Participating meant that they would be getting a vaccine before other kids their age and that researchers would collect samples of their blood and nasal fluid to see if the vaccine was working. Their mom, a nurse who had volunteered for a coronavirus study for adults, warned that giving a blood sample would pinch a little. And it would feel strange when a nurse stuck a cotton swab up their nose to collect nasal fluid. But both boys said they still wanted to participate.
“I was not hesitant about the vaccine,” says Sam. “I was more hesitant about the process leading up to getting the vaccine. But I realized I probably should do it because it is going to help a lot of people and end this pandemic.”
Sam and Jay are among tens of thousands of kids who are helping doctors, nurses and other researchers learn more about ways to help people stay healthy. Some kids also are participating in studies of new methods to help sick people get better.
Scientists need to study how drugs work on kids to make sure they give the right amount, says Robert Frenck, a doctor who heads up vaccine research at Cincinnati Children’s Hospital in Ohio, where Sam and Jay got their shots.
Kids also are helping scientists learn whether some medications work better for certain groups. To answer this important question, researchers make a special effort to include kids from many backgrounds, says Fernanda Young, a doctor at the National Institute of Allergy and Infectious Diseases in Bethesda, Maryland.
Chauncey, a sixth-grader in Denver, recently joined a study at Children’s Hospital Colorado to find out whether a particular drug will help Black and Hispanic kids with asthma breathe more easily. “I feel good about the study,” says Chauncey, who likes to play football but has to sit on the sidelines when his asthma flares up.
It takes a lot of courage for a child to agree to sign up for a medical trial.
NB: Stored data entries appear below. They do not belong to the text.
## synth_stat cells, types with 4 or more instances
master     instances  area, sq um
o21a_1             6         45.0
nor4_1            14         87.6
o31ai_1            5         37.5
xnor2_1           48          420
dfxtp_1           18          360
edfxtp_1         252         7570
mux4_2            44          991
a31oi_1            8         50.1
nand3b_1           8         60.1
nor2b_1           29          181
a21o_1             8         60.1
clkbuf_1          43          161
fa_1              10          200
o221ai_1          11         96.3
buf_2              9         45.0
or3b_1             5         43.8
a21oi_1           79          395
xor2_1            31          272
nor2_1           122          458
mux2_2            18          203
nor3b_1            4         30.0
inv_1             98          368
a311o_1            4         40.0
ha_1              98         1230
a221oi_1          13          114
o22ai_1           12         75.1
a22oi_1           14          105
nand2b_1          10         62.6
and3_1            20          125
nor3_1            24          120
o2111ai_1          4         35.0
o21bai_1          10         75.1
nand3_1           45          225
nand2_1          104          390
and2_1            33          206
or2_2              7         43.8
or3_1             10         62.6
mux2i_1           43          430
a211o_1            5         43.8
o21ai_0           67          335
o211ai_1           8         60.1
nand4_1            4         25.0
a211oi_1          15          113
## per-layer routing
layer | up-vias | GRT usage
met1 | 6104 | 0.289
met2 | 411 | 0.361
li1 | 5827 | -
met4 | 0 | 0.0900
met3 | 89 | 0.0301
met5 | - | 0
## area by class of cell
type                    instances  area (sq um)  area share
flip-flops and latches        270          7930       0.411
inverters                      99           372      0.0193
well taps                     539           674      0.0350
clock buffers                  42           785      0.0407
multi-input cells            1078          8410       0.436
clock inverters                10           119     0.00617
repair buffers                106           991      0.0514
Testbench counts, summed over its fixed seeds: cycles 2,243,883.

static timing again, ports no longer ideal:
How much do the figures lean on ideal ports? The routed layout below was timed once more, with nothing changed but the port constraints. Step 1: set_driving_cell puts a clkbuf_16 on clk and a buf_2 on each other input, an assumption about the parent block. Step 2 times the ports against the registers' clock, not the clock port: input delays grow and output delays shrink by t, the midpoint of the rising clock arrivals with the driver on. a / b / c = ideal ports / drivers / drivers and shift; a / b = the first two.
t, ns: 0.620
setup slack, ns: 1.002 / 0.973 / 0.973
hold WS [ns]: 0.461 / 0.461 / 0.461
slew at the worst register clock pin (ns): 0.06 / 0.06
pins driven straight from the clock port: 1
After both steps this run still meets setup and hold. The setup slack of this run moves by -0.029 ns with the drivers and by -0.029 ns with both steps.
From an optimization exercise on the open Yosys and OpenROAD flow, aimed at small area, a short achievable clock period and few clock cycles; shortcuts taken in it are not production practice. The RTL was checked by simulation tests, not by an equivalence proof against the original design. Power is estimated from default activity; no workload was simulated.

## flow/design.v (module list and top-level ports; edited modules follow where they fit)
// module dphy_tc: 1126 lines
module dphy_tc (
    input  wire        clk,
    input  wire        rst,           
    input  wire        cmd_valid,
    output wire        cmd_ready,
    input  wire [31:0] cmd_data,
    output reg  [31:0] result,
    output reg         mmio_valid,
    output wire [15:0] mmio_addr,
    output reg  [31:0] mmio_data,
    output reg         rpt_valid,
    output wire [31:0] rpt_raw,
    output wire [31:0] rpt_rounded
);
  // ...
==> flow/run.sh <==
#!/bin/bash
# synth_recipe.tcl (not shown) runs the flow's synth.tcl, then flattens the netlist and writes it again
# the make line also repeats each setting of config.mk as NAME=value (left out here)
make -C /OpenROAD-flow-scripts/flow DESIGN_CONFIG=/design/flow/config.mk WORK_HOME=/design/flow/orfs CLKGATE_MAP_FILE= SYNTH_SCRIPT=/design/flow/synth_recipe.tcl finish
==> flow/config.mk <==
export PLATFORM = sky130hd
export DESIGN_NAME = dphy_tc
export DESIGN_NICKNAME = dphy_tc
export VERILOG_FILES = /design/flow/design.v
export SDC_FILE = /design/flow/constraint.sdc
export NUM_CORES = 4
export LEC_CHECK = 0
export CAP_MARGIN = 20
export CORE_MARGIN = 2
export CORE_UTILIZATION = 40
export PLACE_DENSITY = 0.6
export SLEW_MARGIN = 20
==> flow/constraint.sdc <==
create_clock -name core_clock -period 10.0 [get_ports {clk}]
set_input_delay 2.0000 -clock core_clock [delete_from_list [all_inputs] [get_ports {clk}]]
set_output_delay 2.0000 -clock core_clock [all_outputs]
set_load 0.01 [all_outputs]
==> run notes, run 1 <==
ovr_val holds more flip-flops than any other register. For the sequential cell fraction of total power, the log shows 0.466. The part of the cycle the worst path needs came out at 0.634. Leaving out fill and tap cells, the most frequent cells in the layout are nand2_1 (536), dfxtp_1 (369), nor2_1 (358). The tightest hold path in the finished design has a slack of 450 ps.

The synthesized netlist occupies a cell area of 27800 sq um. The share of synthesized area spent on multiplexers is 0.0346, and the synthesis-to-layout area growth is 13.9%. The fraction of layout instances using a drive strength above 1 is 0.0654, and the total count of hold-check failures in the final report is 0. The internal power of the cells totals 3050 uW. The warning count from the yosys run is 1, and the number of ports placed on the die boundary is 182. The synthesized netlist contains 95 unique library cells. The met2 usage in global routing came out at 0.539.

The top flip-flop cell by instance count after synthesis was dfxtp_1. Setup slack on the critical path of the routed design comes to 3660 ps. For the power dissipated in the clock network, the log shows 1960 uW. After the first detailed-routing iteration, the DRC count stood at 4446.

The combinational family with the most area after synthesis is compound AO/OA/AOI/OAI gates. The tools report the finished layout cell area as 31700 sq um. The count of unresolved DRC violations after routing is 0. The number of setup buffers added after CTS is 0. The flow ran to the end and the layout has no timing, DRC or antenna violations. After detailed placement, the total cell area comes to 29900 sq um. The floorplan row count is 96, and the met2 layer wire length in the routed design is 56500 microns. The detailed-route wire length per cell was 29.6 microns. The worst hold path terminates at result[18]. Clock tree synthesis found a total of 460 sinks. The portion of synthesized cell area occupied by the leading cell type was 0.268. After global routing, the most crowded layer is met2. The total buffers and inverters traversed by the critical path was 1; the met1 track demand over resource in global routing was 0.498.

Clock-pin slew was measured on the worst setup and hold paths at 60 ps. The logs give 0.405 for the starting density of the core and 16300 sq um for the area of the multi-input gates. Ranked by instance count, the synthesized netlist is headed by nand2_1 (536), dfxtp_1 (372), nor2_1 (362). Endpoint class of the critical path: a flip-flop. In this run the worst setup path terminates at ovr_val[2][6].

By area, multi-input combinational cells come first. In this run the most critical hold path is launched from result[18]. The region available for standard cell placement spans 68700 sq um.
Testbench counts, summed over its fixed seeds: cycles 3,302.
Anthony Cross, a fourth-grader from Raleigh, North Carolina, says he is glad to have helped researchers at the University of North Carolina Medical School test a medicine aimed at weakening his body’s crazy reaction to many common foods, including eggs, wheat and peanuts.
Before he started getting the injections three years ago, just a small bite of the wrong thing could send him to the hospital. The study was a little scary because, to see if the injections were working, Anthony had to eat some of the foods that made him sick, but members of his research team stayed close to help in case he had a dangerous reaction. The good news is that the shots seem to have helped. Now he can enjoy foods such as doughnuts and pizza. He ate his first piece of birthday cake when he turned 10 last year.
Kids do not always have to take a drug or get a shot to help with medical research. More than 8,600 children in the United States and Europe are participating in a National Institutes of Health study to learn more about Type 1 diabetes, a serious disease where the body cannot process sugar properly. In addition to blood and nasal fluid, these kids also give researchers samples of their pee, poop, saliva (a fancy name for spit) and toenail clippings.
Tilly Gershbein, a high school sophomore in Nashville, Tennessee, contributed to the diabetes study from the time she was born until she turned 16 last year. She admits that when she was younger, she was not always happy about giving blood and answering questions from nosy researchers. But as Tilly grew older and became aware that she has an aunt with diabetes, she recognized the importance of the research. “I think it is pretty cool,” she said.
Placebo (pronounced pluh-SEE-bo): A fake pill or injection that scientists sometimes give to a group of participants in a clinical trial. Researchers compare how the placebo group responded with those who got a real drug. When both groups react the same, it tells the researchers that the real drug may not be working.
Fun fact: Participants in a trial often are not told whether they were given the real medication or the placebo because knowing could affect the study results. Sometimes even the researchers do not know who got the placebo and who got the real thing.